Mała izdebka była położona tuż za niewielką wsią, w środku znajdowały się dwa łóżka, średniej wielkości komoda, kominek oraz stół przy którym na długiej ławce leżał mężczyzna, butelki porozrzucane na stole świadczyły o tym że większych problemów ze zaśnięciem nie posiadał.
Mężczyzna był średniej postury, miał około 40 lat lecz jego twarz wyrażała że przeszedł już dużo w swoim życiu. Jego ubranie było że skóry, wyjątkiem była lniana koszula. W kącie stała skrzynia na której leżała sterta dobrze wygarbowanych skór. Na ścianach wisiały liczne trofea po różnych zwierzętach. Wniosek nasuwał się jeden mieszkańcy tego domku byli łowcami.
Padał deszcz nie było widać wschodu słońca, niebo przykryły ciemne chmury i tylko miejscami wyłaniały się promienie światła. Ulewa trwa już od dobrych kilku godzin, wszystko jest w błocie, w rynsztoku płynął już lekki strumyk deszczówki. Na ulicy nie było nikogo, nawet zapchlonego kundla.
Psia kość, nie zapowiada się na poprawę, pomyślał. Do chaty było jakieś 15 min drogi, którą należy pokonać zwykłą polną drogą. Tuż przed wyjściem z miasteczka stała niewielka tablica z ogłoszeniami, widniały na niej zadania w sam raz dla poszukiwacza przygód.

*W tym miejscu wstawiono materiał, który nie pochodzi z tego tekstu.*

File: src/rtl/hcsr04_pkg.sv
// Shared HC-SR04 definitions used by the echo emulator and the ranging driver.
// Holds the emulator state encoding, the default timing constants and the echo
// width rule applied when a trigger is accepted.
package hcsr04_pkg;

    typedef enum logic [2:0] {
        ST_IDLE    = 3'd0,
        ST_TRIG_HI = 3'd1,
        ST_DELAY   = 3'd2,
        ST_ECHO    = 3'd3,
        ST_HOLDOFF = 3'd4
    } emu_state_e;

    localparam int unsigned DEF_TRIG_CYCLES    = 32'd10;
    localparam int unsigned DEF_TIMEOUT_CYCLES = 32'd25000;
    localparam int unsigned DEF_PERIOD_CYCLES  = 32'd50000;

    // Echo width: forced long in no-target mode, otherwise tof clamped to [1, max_w].
    function automatic int unsigned echo_width(
        input logic        no_target,
        input int unsigned tof,
        input int unsigned max_w,
        input int unsigned no_echo_w
    );
        int unsigned w;
        if (no_target) begin
            w = no_echo_w;
        end else if (tof == 32'd0) begin
            w = 32'd1;
        end else if (tof > max_w) begin
            w = max_w;
        end else begin
            w = tof;
        end
        return w;
    endfunction

endpackage

File: src/rtl/hcsr04_sync2.sv
// Two-flop synchronizer with active-low synchronous reset. Brings the
// asynchronous trig pin into the clk domain; also reusable for echo on the
// driver side.
module hcsr04_sync2
    import hcsr04_pkg::*;
(
    input  logic clk,
    input  logic rst,
    input  logic d_i,
    output logic q_o
);

    logic [1:0] sync_q;

    // Shift the raw input through two flops.
    always_ff @(posedge clk) begin
        if (!rst) begin
            sync_q <= 2'b00;
        end else begin
            sync_q <= {sync_q[0], d_i};
        end
    end

    assign q_o = sync_q[1];

endmodule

Deszcz zaczął ustępować co znaczniej polepszyło jakość marszu, jednak błoto i tak robiło swoje.
Wszystko dookoła zaczęło odżywać, zwierzęta wyszły z lasów, ludzie wyruszali na bazar.
W oddali było widać niewielką chatkę otoczoną prowizorycznym płotem oraz małym niezadbanym ogródkiem.
Wszedłem do środka wszędzie było czuć zapach alkoholu oraz ziół, zauważyłem śpiącego na ławce pijanego Jack'a, a obok niego leżące butelki po trunku.
-Wstawaj!- Krzyknąłem głośno aż zleciał na ziemie.
- Co ? co ? co jest? - zapytał zdezorientowany.
- Jak to co jest. Ledwo wróciliśmy do chaty a ty już zdążyłeś się upić.- odpowiedziałem zdenerwowany. To już nie pierwszy raz gdy wydał sporą część pieniędzy na alkohol. Miał lekki problem z alkoholem, ta praca działała na niego negatywnie.- Znowu wydałeś swoją dole na alkohol.
-Nie, to nie tak musiałem się napić, nie zrozumiesz. Ale masz racje trochę przesadziłem.- wstał z ziemi i usiadł na ławce, starając się nie ukazywać swojego aktualnego stanu.
- Dobra już nie ważne nie czas na kłótnie, byłem w mieście, znowu są jakieś zadania do wykonania. Jutro rano pójdziemy do miasta i dowiemy się co i jak a tymczasem musimy zaczekać aż przestanie padać i wszystko wyschnie, całe ciuchy mam mokre.- siedziałem na ławce i wykręcałem mokre ubrania do wysuszenia.
Zjedliśmy skromne śniadanie i zaczęliśmy czyścić bron, prawie na wszystkich były ślady krwi i błota. Łuki, miecze, sztylety, i kusza to wszystko zajęło nam ponad pół dnia kto by pomyślał że to może tyle zająć, co prawda nie śpieszyliśmy się zbytnio ale tego rodzaju narzędzia wymagają wyjątkowej opieki.
Nastał ranek, noc minęła szybko zebraliśmy wszystko co potrzebne i wyruszyliśmy po informacje w sprawie zlecenia. W mieście było gwarno nie to co wczorajszego ranka, na rynku roiło się od biegających dzieci, żebraków oraz kupców. Po zlecenie mieliśmy się zgłosić do karczmarza w oberży.
-My w sprawie zlecenia- rzekłem do karczmarza.
-Proszę tędy- zaprowadził nas na tyły budynku do małego pomieszczenia, było w nim nie wiele miejsca a wchodziło się do niego przez zasłonę, nikogo tam nie było - Proszę zaczekać tutaj.